Despite this impressive achievement of excellence combined with equity, there are widely acknowledged weaknesses in these Asian systems. These include the excessive amounts of time devoted to preparation for public examinations and the sense that they are stronger at knowledge transmission than the kind of “learning to learn,” problem solving, and critical thinking that will be needed to prepare students for today’s rapidly changing world. For this, Asian systems look to the United States and other countries for ideas on cultivating innovation and creativity.

High performance on international assessments is not limited to Asia. Canada in North America and Finland in Europe also produce high performance on PISA with rather different education structures. However, just as economists and business leaders have been following the economic rise of Asia for close to three decades, American educators can’t afford to remain ignorant of the growing educational strength of Asia, a part of the world that is dramatically increasing its significance in the 21st century.
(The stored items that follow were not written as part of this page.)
<file path="src/rtl/writeback_if.sv">
// Writeback stage bus bundle: execute handoff, load response,
// register-file write port, hazard and error indications.
interface writeback_if;
    logic        ex_valid;
    logic        ex_ready;
    logic        ex_load;
    logic        ex_wren;
    logic [4:0]  ex_rd;
    logic [31:0] ex_result;
    logic [1:0]  ex_lsize;
    logic        ex_lsign;
    logic [1:0]  ex_laddr;
    logic        mem_rvalid;
    logic [31:0] mem_rdata;
    logic        wb_wren;
    logic [4:0]  wb_waddr;
    logic [31:0] wb_wdata;
    logic        pend_valid;
    logic [4:0]  pend_rd;
    logic        err_timeout;
    logic        err_spurious;

    // Environment side: execute stage, memory and register file.
    modport master (
        output ex_valid, ex_load, ex_wren, ex_rd, ex_result,
        output ex_lsize, ex_lsign, ex_laddr,
        output mem_rvalid, mem_rdata,
        input  ex_ready, wb_wren, wb_waddr, wb_wdata,
        input  pend_valid, pend_rd, err_timeout, err_spurious
    );

    // Writeback stage side.
    modport slave (
        input  ex_valid, ex_load, ex_wren, ex_rd, ex_result,
        input  ex_lsize, ex_lsign, ex_laddr,
        input  mem_rvalid, mem_rdata,
        output ex_ready, wb_wren, wb_waddr, wb_wdata,
        output pend_valid, pend_rd, err_timeout, err_spurious
    );
endinterface

</file>
<file path="src/rtl/writeback.sv">
// Writeback stage: retires ALU results in one cycle, waits for
// load data with a timeout, aligns/extends it and writes rd.
module writeback #(
    parameter int unsigned TIMEOUT = 256
) (
    input  logic       clk,
    input  logic       rst,
    writeback_if.slave bus
);

    typedef enum logic {
        IDLE,
        WAIT_LOAD
    } state_t;

    localparam logic [15:0] LP_LAST = 16'(TIMEOUT - 1);

    state_t      r_state;
    logic [15:0] r_cnt;
    logic [4:0]  r_rd;
    logic        r_wren;
    logic [1:0]  r_lsize;
    logic        r_lsign;
    logic [1:0]  r_laddr;
    logic        r_wb_wren;
    logic [4:0]  r_wb_waddr;
    logic [31:0] r_wb_wdata;
    logic        r_tmo;
    logic        r_spur;

    logic [7:0]  w_byte;
    logic [15:0] w_half;
    logic [31:0] w_ldata;
    logic        w_pend;

    // Select and extend the addressed byte/half of the load word.
    always_comb begin
        w_byte  = 8'h00;
        w_half  = 16'h0000;
        w_ldata = bus.mem_rdata;
        case (r_laddr)
            2'd0:    w_byte = bus.mem_rdata[7:0];
            2'd1:    w_byte = bus.mem_rdata[15:8];
            2'd2:    w_byte = bus.mem_rdata[23:16];
            default: w_byte = bus.mem_rdata[31:24];
        endcase
        w_half = r_laddr[1] ? bus.mem_rdata[31:16] : bus.mem_rdata[15:0];
        case (r_lsize)
            2'd0:    w_ldata = {{24{r_lsign & w_byte[7]}}, w_byte};
            2'd1:    w_ldata = {{16{r_lsign & w_half[15]}}, w_half};
            default: w_ldata = bus.mem_rdata;
        endcase
    end

    // Control FSM with registered write port and error pulses.
    always_ff @(posedge clk or posedge rst) begin
        if (rst) begin
            r_state    <= IDLE;
            r_cnt      <= '0;
            r_rd       <= '0;
            r_wren     <= 1'b0;
            r_lsize    <= '0;
            r_lsign    <= 1'b0;
            r_laddr    <= '0;
            r_wb_wren  <= 1'b0;
            r_wb_waddr <= '0;
            r_wb_wdata <= '0;
            r_tmo      <= 1'b0;
            r_spur     <= 1'b0;
        end else begin
            r_wb_wren <= 1'b0;
            r_tmo     <= 1'b0;
            r_spur    <= 1'b0;
            case (r_state)
                IDLE: begin
                    r_spur <= bus.mem_rvalid;
                    if (bus.ex_valid) begin
                        if (bus.ex_load) begin
                            r_rd    <= bus.ex_rd;
                            r_wren  <= bus.ex_wren;
                            r_lsize <= bus.ex_lsize;
                            r_lsign <= bus.ex_lsign;
                            r_laddr <= bus.ex_laddr;
                            r_cnt   <= '0;
                            r_state <= WAIT_LOAD;
                        end else begin
                            r_wb_wren  <= bus.ex_wren && (bus.ex_rd != 5'd0);
                            r_wb_waddr <= bus.ex_rd;
                            r_wb_wdata <= bus.ex_result;
                        end
                    end
                end
                WAIT_LOAD: begin
                    if (bus.mem_rvalid) begin
                        r_wb_wren  <= r_wren && (r_rd != 5'd0);
                        r_wb_waddr <= r_rd;
                        r_wb_wdata <= w_ldata;
                        r_state    <= IDLE;
                    end else if (r_cnt == LP_LAST) begin
                        r_tmo   <= 1'b1;
                        r_state <= IDLE;
                    end else begin
                        r_cnt <= r_cnt + 16'd1;
                    end
                end
                default: r_state <= IDLE;
            endcase
        end
    end

    assign w_pend           = (r_state == WAIT_LOAD) && r_wren && (r_rd != 5'd0);
    assign bus.ex_ready     = (r_state == IDLE);
    assign bus.pend_valid   = w_pend;
    assign bus.pend_rd      = w_pend ? r_rd : 5'd0;
    assign bus.wb_wren      = r_wb_wren;
    assign bus.wb_waddr     = r_wb_waddr;
    assign bus.wb_wdata     = r_wb_wdata;
    assign bus.err_timeout  = r_tmo;
    assign bus.err_spurious = r_spur;

endmodule

</file>
<file path="src/flat_wrapper.sv">
// flat-port wrapper written by rule: the top's interface ports become plain ports
module writeback_flat 
#(
    parameter int unsigned TIMEOUT = 256
)
  (clk, rst, bus_ex_valid, bus_ex_load, bus_ex_wren, bus_ex_rd, bus_ex_result, bus_ex_lsize, bus_ex_lsign, bus_ex_laddr, bus_mem_rvalid, bus_mem_rdata, bus_ex_ready, bus_wb_wren, bus_wb_waddr, bus_wb_wdata, bus_pend_valid, bus_pend_rd, bus_err_timeout, bus_err_spurious);
  writeback_if bus_i ();
  input  logic clk;
  input  logic rst;
  input wire logic [$bits(bus_i.ex_valid)-1:0] bus_ex_valid;
  input wire logic [$bits(bus_i.ex_load)-1:0] bus_ex_load;
  input wire logic [$bits(bus_i.ex_wren)-1:0] bus_ex_wren;
  input wire logic [$bits(bus_i.ex_rd)-1:0] bus_ex_rd;
  input wire logic [$bits(bus_i.ex_result)-1:0] bus_ex_result;
  input wire logic [$bits(bus_i.ex_lsize)-1:0] bus_ex_lsize;
  input wire logic [$bits(bus_i.ex_lsign)-1:0] bus_ex_lsign;
  input wire logic [$bits(bus_i.ex_laddr)-1:0] bus_ex_laddr;
  input wire logic [$bits(bus_i.mem_rvalid)-1:0] bus_mem_rvalid;
  input wire logic [$bits(bus_i.mem_rdata)-1:0] bus_mem_rdata;
  output wire logic [$bits(bus_i.ex_ready)-1:0] bus_ex_ready;
  output wire logic [$bits(bus_i.wb_wren)-1:0] bus_wb_wren;
  output wire logic [$bits(bus_i.wb_waddr)-1:0] bus_wb_waddr;
  output wire logic [$bits(bus_i.wb_wdata)-1:0] bus_wb_wdata;
  output wire logic [$bits(bus_i.pend_valid)-1:0] bus_pend_valid;
  output wire logic [$bits(bus_i.pend_rd)-1:0] bus_pend_rd;
  output wire logic [$bits(bus_i.err_timeout)-1:0] bus_err_timeout;
  output wire logic [$bits(bus_i.err_spurious)-1:0] bus_err_spurious;
  assign bus_i.ex_valid = bus_ex_valid;
  assign bus_i.ex_load = bus_ex_load;
  assign bus_i.ex_wren = bus_ex_wren;
  assign bus_i.ex_rd = bus_ex_rd;
  assign bus_i.ex_result = bus_ex_result;
  assign bus_i.ex_lsize = bus_ex_lsize;
  assign bus_i.ex_lsign = bus_ex_lsign;
  assign bus_i.ex_laddr = bus_ex_laddr;
  assign bus_i.mem_rvalid = bus_mem_rvalid;
  assign bus_i.mem_rdata = bus_mem_rdata;
  assign bus_ex_ready = bus_i.ex_ready;
  assign bus_wb_wren = bus_i.wb_wren;
  assign bus_wb_waddr = bus_i.wb_waddr;
  assign bus_wb_wdata = bus_i.wb_wdata;
  assign bus_pend_valid = bus_i.pend_valid;
  assign bus_pend_rd = bus_i.pend_rd;
  assign bus_err_timeout = bus_i.err_timeout;
  assign bus_err_spurious = bus_i.err_spurious;
  writeback #(.TIMEOUT(TIMEOUT)) u_core (.clk(clk), .rst(rst), .bus(bus_i));
endmodule
</file>
<file path="config.mk">
export PLATFORM = sky130hd
export DESIGN_NAME = writeback_flat
export DESIGN_NICKNAME = d
export VERILOG_FILES = /design/src/rtl/writeback_if.sv /design/src/rtl/writeback.sv /design/src/flat_wrapper.sv
export SDC_FILE = /design/constraint.sdc
export NUM_CORES = 1
export LEC_CHECK = 0
export BUFFER_PORTS_ARGS = -buffer_cell sky130_fd_sc_hd__buf_2
export CAP_MARGIN = 20
export CORE_ASPECT_RATIO = 1.2
export CORE_MARGIN = 10
export CORE_UTILIZATION = 45
export CTS_BUF_LIST = sky130_fd_sc_hd__clkbuf_4
export DETAILED_ROUTE_END_ITERATION = 6
export PLACE_DENSITY = 0.72
export RECOVER_POWER = 50
export SYNTH_ARGS = -nofsm -noshare
export SYNTH_HDL_FRONTEND = slang
export SYNTH_SLANG_ARGS = --single-unit
</file>
<file path="constraint.sdc">
create_clock -name clk -period 2.4 [get_ports clk]
set_input_delay 0.12 -clock clk [delete_from_list [all_inputs] [get_ports clk]]
set_output_delay 0.12 -clock clk [all_outputs]
set_load 0.03 [all_outputs]
</file>
==> key figures, run 1 <==
Critical path
  – Crit path kind: register to register
  – CP max stage cell: and3b_1
  – CP Max Fanout: 17
  – Critical path's largest stage delay: 590 ps
  – CP Capture Type: register
  – WP data required: 2750 ps
  – Buf/Inv on CP: 0
  – Crit path cell chain: and3b_1 > o211ai_1 > or3_1 > a21oi_1
  – Crit path arrival time: 2380 ps
  – Worst setup SP type: register
  – CP delay by family, top: simple AND/OR/NAND/NOR gates

Die
  – Die ar.: 13200 um2
  – CORE AREA: 8660 um2
  – Die height: 124 um
  – Std cell rows: 37
  – Initial Util: 46.6%
  – IO Count: 127
  – Die X: 106 um

Clocking
  – Clock latency on the worst-skew pair: 430 ps
  – CTS tree: yes
  – Sink Count: 68
  – Clock Pin Slew Worst Setup and Hold Paths: 120 ps
  – Longest Clk Path Bufs: 2
  – H-tree depth: 3
  – Root Buffer: clkbuf_4
  – Setup Buffers After CTS: 0
  – TritonCTS Buffers: 9

Place
  – GPL Wtd Cong: 0.879
  – Cell count after placement: 687
  – Hpwl dp: 9.35 mm
  – Dpl ws: 413 ps
  – Port bufs: 126

Power
  – Power Density: 751 nW/um2
  – Peak supply drop: 0.258 mV
  – Total power: 3930 uW
  – Pleak: 0.00241 uW

Synth
  – Synth Area per Inst: 8.69 um2
  – Synth cell types: 52
  – Predominant post-synthesis flop cell: dfrtp_1
  – YS warnings: 0
  – Post-synth EDFFs: 0
  – Cells after synthesis: 464
  – Yosys reg bits: 68
  – Post-synthesis async set-or-reset flop share: 100%
  – Syn Nets: 545
  – Sequential-to-total area share from yosys stat: 42.2%
  – Post-Syn Area: 4030 um2

Timing
  – Clk_skew: 25.6 ps
  – Fin. Hold Viols: 0
  – Final clock period utilization by the worst path: 84.6%
  – Final worst setup slack: 370 ps
  – RSZ-0062 raised after global routing: no
  – Slew Viols, Final: 0
  – Final setup fails: 0
  – Slew margin rel.: 32.7%
  – Post-route setup TNS: 0 ps
  – Max frequency: 0.493 GHz
  – Min Clock Period, post-route: 2030 ps
  – Least-Margin Pin Slew: 1010 ps

Drt
  – DR WL/cell: 16.9 um
  – Pre-antenna DRT Iters: 5
  – Metal-1 WL: 5.23 mm
  – Number of vias per cell: 5.47
  – Top Metal Used: met4
  – # DRC: 0
  – Vias: 4034
  – WL met3: 1.06 mm
  – Post-DRT Antenna Nets: 0
  – Drt first-iter violations: 150
  – Final WL: 12.5 mm
  – Met2 WL post-DR: 6.12 mm

Finish
  – Most common cell after layout, fill and taps aside: buf_2
  – Most frequent cells in the layout: buf_2, nand2_1, dfrtp_1
  – Layout cells sized above 1: 25.2%
  – N_diodes: 0
  – Final Util: 60.5%
  – # nets final: 696
  – Area Growth Syn to Fin: 30.0%
  – Fin cells: 737

Job
  – MaxCap Viol Count: 0

Global route
  – Initial antenna violation count: 0
  – First-pass GRT wire length: 20.4 mm
  – Gr usage total: 18.9%
  – Overflow after GRT: 0
  – Largest net degree at the start of global routing: 46
  – Number of global-route vias before repair: 4064

Status
  – Outcome: complete, no violations

Worst hold path
  – Worst min path class: input port to register
[per-stage QoR]
step                instance area, um2  hold WS (ps)
floorplan                         4030           225
global placement                  4760           196
global route                      5240          13.7
detailed placement                4760           206
CTS                               5270          1.08
finish                            5240          18.3
[repair_timing]
action | CTS | global route
hold endpoints to repair | 58 | 0
gates resized for setup | 0 | 0
hold buffers | 34 | 0
[per-layer routing]
| metal | track usage (%) | vias up |
|---|---|---|
| li1 | - | 1975 |
| met1 | 23.0 | 1894 |
| met2 | 32.7 | 154 |
| met3 | 5.79 | 11 |
| met4 | 3.05 | 0 |
| met5 | 0 | - |
[worst paths after layout]
path,start,end,slack [ps],cells after the start
min in group asynchronous,rst,u_core.bus.wb_wdata[26],460,3
max in group asynchronous,rst,u_core.r_state,1170,4
min,bus_mem_rdata[1],u_core.bus.wb_wdata[1],20,3
max reg2reg,u_core.r_state,u_core.r_cnt[8],370,4
max,u_core.r_state,u_core.r_cnt[8],370,4
min reg2reg,u_core.bus.wb_waddr[1],u_core.bus.wb_waddr[1],500,2
[cells in the mapped netlist (all sizes together) (6+ instances only)]
cell type | number | area share [%]
o221ai | 7 | 1.5
nor2b | 17 | 2.6
nand3b | 8 | 1.5
o31ai | 6 | 1.1
dfrtp | 68 | 42
nor2 | 36 | 3.4
nand2 | 76 | 7.1
a21oi | 30 | 3.7
buf | 12 | 2.1
o21ai | 27 | 3.4
clkbuf | 21 | 2.0
nand3 | 11 | 1.4
and3 | 7 | 1.1
nor3 | 25 | 3.1
mux2i | 21 | 5.2
a211oi | 16 | 4.2
and3b | 7 | 1.5
a41o | 6 | 1.6
inv | 10 | 0.93
nand2b | 6 | 0.93
[power breakdown]
part	total [uW]	switching, uW	internal [uW]
Combinational	1500	981	517
Clock	898	468	429
Sequential	1540	172	1370
[cell families after synthesis]
| kind of cell | synth area share [%] |
|---|---|
| flip-flops | 42.2 |
| buffers and inverters | 5.09 |
| AO/OA/AOI/OAI | 19.1 |
| multiplexers | 5.49 |
| adder cells (fa/ha/maj) | 0.310 |
| XOR/XNOR | 0.435 |
| AND/OR/NAND/NOR | 27.3 |
[layout make-up]
cell class / instances / area, um2
Timing Repair Buffer: 173 / 1050
Clock buffer: 9 / 67.6
Fill cell: 795 / 3420
Clock inverter: 7 / 100
Multi-Input combinational cell: 352 / 2130
Inverter: 11 / 41.3
Tap cell: 117 / 146
Sequential cell: 68 / 1700
[worst register-to-register path, delay by kind of cell (launching register included)]
family | cells | cell delay [ps]
DFF | 1 | 540
AOI/OAI and AO/OA | 2 | 450
and+or+nand+nor | 2 | 970
[registers in the layout, indices dropped and copies added, names as in the netlist, 2 cells and up]
register	flops
u_core.r_lsize	2
u_core.r_laddr	2
u_core.bus.wb_waddr	5
u_core.r_rd	5
u_core.r_cnt	16
u_core.bus.wb_wdata	32
(Power assumes the default switching activity.)
==> run 2, diff against run 1 <==
PLACE_DENSITY = 0.75   (was 0.72)
clock period = 1.8 ns   (was 2.4 ns; I/O delays follow)
==> key figures, run 2 (synthesis gave the netlist of run 1 again) <==
Status
  – Outcome: complete, no violations

Finish
  – Most common cell after layout, fill and taps aside: buf_2
  – # nets final: 727
  – Final Util: 63.8%
  – Multi-input gate area: 2150 um2
  – Layout cells sized above 1: 26.6%
  – Filler cells: 724
  – Most frequent cells in the layout: buf_2, nand2_1, dfrtp_1
  – N_diodes: 0
  – Largest register FFs: 32
  – Area Growth Syn to Fin: 37.0%
  – Storage cell area: 1700 um2

Drt
  – Final WL: 13.8 mm
  – DR WL/cell: 18.0 um
  – Vias: 4387
  – Drt first-iter violations: 215
  – Number of vias per cell: 5.71
  – # DRC: 0
  – Post-DRT Antenna Nets: 0
  – Pre-antenna DRT Iters: 5

Clocking
  – Longest Clk Path Bufs: 2
  – CTS tree: yes
  – Clock Pin Slew Worst Setup and Hold Paths: 120 ps
  – Clock latency on the worst-skew pair: 440 ps
  – Sink Count: 68
  – Root Buffer: clkbuf_4
  – TritonCTS Buffers: 9
  – H-tree depth: 3

Worst hold path
  – Worst min path class: input port to register

Critical path
  – Critical path's largest stage delay: 420 ps
  – CP max stage cell: dfrtp_1
  – WP data required: 2170 ps
  – Crit path kind: register to register
  – Worst setup SP type: register
  – CP Capture Type: register
  – Crit path arrival time: 2070 ps
  – Crit path cell chain: ha_1 > and4_2 > o211ai_1 > or3_1 > a21oi_1
  – CP Max Fanout: 5

Timing
  – Min Clock Period, post-route: 1700 ps
  – RSZ-0062 raised after global routing: no
  – Slew margin rel.: 20.2%
  – Final clock period utilization by the worst path: 94.6%
  – Max frequency: 0.587 GHz
  – Final setup fails: 0
  – Final worst setup slack: 97.8 ps
  – Fin. Hold Viols: 0
  – Clk_skew: 11.2 ps
  – Least-Margin Pin Slew: 1190 ps
  – Slew Viols, Final: 0
  – Worst Hold Margin: 17.7 ps

Power
  – Pleak: 0.00253 uW
  – Power Density: 914 nW/um2
  – Switching part of the total: 42.9%
  – NetSw: 2160 uW
  – Reg power frac: 40.2%
  – Peak supply drop: 0.407 mV
  – Combinational power share: 42.7%
  – Clock power share: 17.2%
  – Internal power: 2880 uW

Global route
  – Gr usage total: 20.7%
  – Initial antenna violation count: 0
  – First-pass GRT wire length: 22.0 mm
  – Overflow after GRT: 0
  – Largest net degree at the start of global routing: 46
  – Number of global-route vias before repair: 4384

Job
  – MaxCap Viol Count: 0

Die
  – Initial Util: 46.6%
  – Die ar.: 13200 um2
  – Std cell rows: 37
  – Die height: 124 um
  – CORE AREA: 8660 um2
  – IO Count: 127
  – Die X: 106 um

Place
  – Hpwl dp: 9.87 mm
  – Port bufs: 126
  – GPL Wtd Cong: 0.817
  – Dpl ws: 90.7 ps
run 2: cell type report:
type	count	area share [%]
tap	117	2.65
clock buffer	10	1.36
clock inverter	6	0.566
sequential	68	30.9
inverter	11	0.770
multi-input combinational	352	39.0
timing repair buffer	204	24.8
run 2: final timing paths:
check / from / slack, ps / cells after the start / to
min: bus_ex_result[28] / 20 / 3 / u_core.bus.wb_wdata[28]
max reg2reg: u_core.r_cnt[1] / 100 / 5 / u_core.r_cnt[8]
max in group asynchronous: rst / 640 / 4 / u_core.r_state
min reg2reg: u_core.bus.wb_waddr[3] / 500 / 2 / u_core.bus.wb_waddr[3]
max: u_core.r_cnt[1] / 100 / 5 / u_core.r_cnt[8]
min in group asynchronous: rst / 390 / 3 / u_core.r_cnt[11]
run 2: worst max-delay path: cells and delay by family, from the launching register on:
| family | cells | cell delay (ps) |
|---|---|---|
| adder cells (fa/ha/maj) | 1 | 180 |
| flip-flops | 1 | 420 |
| AND/OR/NAND/NOR | 2 | 650 |
| AO/OA/AOI/OAI | 2 | 370 |
run 2: stage by stage:
| step | total power, uW | TNS [ps] | area [um2] | cells |
|---|---|---|---|---|
| 2_1_floorplan | 3430 | -308 | 4050 | 464 |
| 3_3_place_gp | 4070 | 0 | 4900 | 699 |
| 3_5_place_dp | 4130 | 0 | 4900 | 699 |
| 4_1_cts | 5080 | 0 | 5520 | 766 |
| 5_1_grt | 5340 | 0 | 5520 | 768 |
| 6_report | 5050 | 0 | 5520 | 768 |
run 2: power groups by stage:
| stage | logic, uW | registers, uW | clock network [uW] |
|---|---|---|---|
| after global placement | 2040 | 2030 | 0 |
| after global routing | 2330 | 2070 | 938 |
| final | 2150 | 2030 | 866 |
| after floorplan | 926 | 2510 | 0 |
| after detailed placement | 2090 | 2050 | 0 |
| after CTS | 2180 | 2010 | 883 |
run 2: routing by layer:
metal	track usage (%)	share of wire, %
met1	24.2	39
met2	35.3	49
met3	4.75	8.7
met4	10.3	3.3
met5	0	0
run 2: timing repair:
action	CTS	global route
setup endpoints to repair	0	12
hold endpoints to repair	65	0
hold buffers	51	0
buffers inserted	0	2
gates resized for setup	0	9
==> run 3, diff against run 2 <==
BUFFER_PORTS_ARGS = -buffer_cell sky130_fd_sc_hd__buf_4   (was -buffer_cell sky130_fd_sc_hd__buf_2)
CORE_UTILIZATION = 27   (was 45)
PLACE_DENSITY = not set   (was 0.75)
==> key figures, run 3 (synthesis gave the netlist of run 1 again) <==
Finish
  – Most common cell after layout, fill and taps aside: buf_4
  – # nets final: 728
  – Area Growth Syn to Fin: 47.3%
  – Layout cells sized above 1: 27.8%
  – N_diodes: 0
  – Most frequent cells in the layout: buf_4, nand2_1, dfrtp_1
  – Filler cells: 1465
  – Largest register FFs: 32

Place
  – GPL Wtd Cong: 0.880
  – Hpwl dp: 11.5 mm
  – Port bufs: 126

Die
  – Die ar.: 20200 um2
  – Initial Util: 27.7%
  – CORE AREA: 14500 um2
  – Die X: 132 um
  – Std cell rows: 48
  – Die height: 154 um
  – IO Count: 127

Clocking
  – Clock Pin Slew Worst Setup and Hold Paths: 130 ps
  – Clock latency on the worst-skew pair: 420 ps
  – CTS tree: yes
  – Root Buffer: clkbuf_4
  – H-tree depth: 3
  – Longest Clk Path Bufs: 2
  – TritonCTS Buffers: 9
  – Sink Count: 68

Worst hold path
  – Worst min path class: input port to register
  – Hold Crit Endpoint: u_core.bus.wb_wdata[26]
  – Cells on Worst Hold Path: 3
  – Hold Startpoint: bus_ex_result[26]

Timing
  – Post-route setup TNS: 0 ps
  – Min Clock Period, post-route: 1690 ps
  – Slew margin rel.: 20.4%
  – RSZ-0062 raised after global routing: no
  – Least-Margin Pin Slew: 1190 ps
  – Final setup fails: 0
  – Max frequency: 0.591 GHz
  – Clk_skew: 25.2 ps
  – Slew Viols, Final: 0
  – Fin. Hold Viols: 0
  – Final clock period utilization by the worst path: 94.0%

Critical path
  – Crit path arrival time: 1960 ps
  – R2R Setup Slk: 110 ps
  – CP Max Fanout: 5
  – Reg2Reg Capture Point: u_core.r_cnt[14]
  – CP Capture Type: register
  – WP data required: 2060 ps
  – Worst r2r src: u_core.r_cnt[1]
  – Crit path kind: register to register
  – Worst setup SP type: register
  – Worst r2r path cells: 5

Global route
  – Number of global-route vias before repair: 4375
  – Overflow after GRT: 0
  – Initial antenna violation count: 0
  – First-pass GRT wire length: 24.2 mm
  – Gr usage total: 14.7%
  – Largest net degree at the start of global routing: 34

Status
  – Outcome: complete, no violations

Power
  – Total power: 5530 uW
  – Power Density: 931 nW/um2
  – Peak supply drop: 0.353 mV
  – Pleak: 0.00266 uW

Drt
  – Post-DRT Antenna Nets: 0
  – DR WL/cell: 17.9 um
  – Vias: 4184
  – # DRC: 0
  – Drt first-iter violations: 279
  – Final WL: 15.2 mm
  – Pre-antenna DRT Iters: 4
  – Number of vias per cell: 4.91

Job
  – MaxCap Viol Count: 0
[run 3: report_power, final]
| part | leakage, uW | total [uW] | internal [uW] | switching, uW |
|---|---|---|---|---|
| sequential | 0.000841 | 2030 | 1820 | 208 |
| combinational | 0.00173 | 2310 | 906 | 1400 |
| clock | 0.0000885 | 1190 | 592 | 598 |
Although the specific details of each country’s education system remain particular to it, the larger lessons from Asia’s journey to educational excellence can be generalized to other settings. Success requires a clear vision and belief in the centrality of education for students and the nation, persistent political leadership and alignment between policy and practice, a focus on building teacher and leadership capacity to deliver reforms at the school level, ambitious standards and assessments, broad support in the population, and a meritocratic culture of continuous improvement and future orientation that benchmarks educational practices against the best in the world.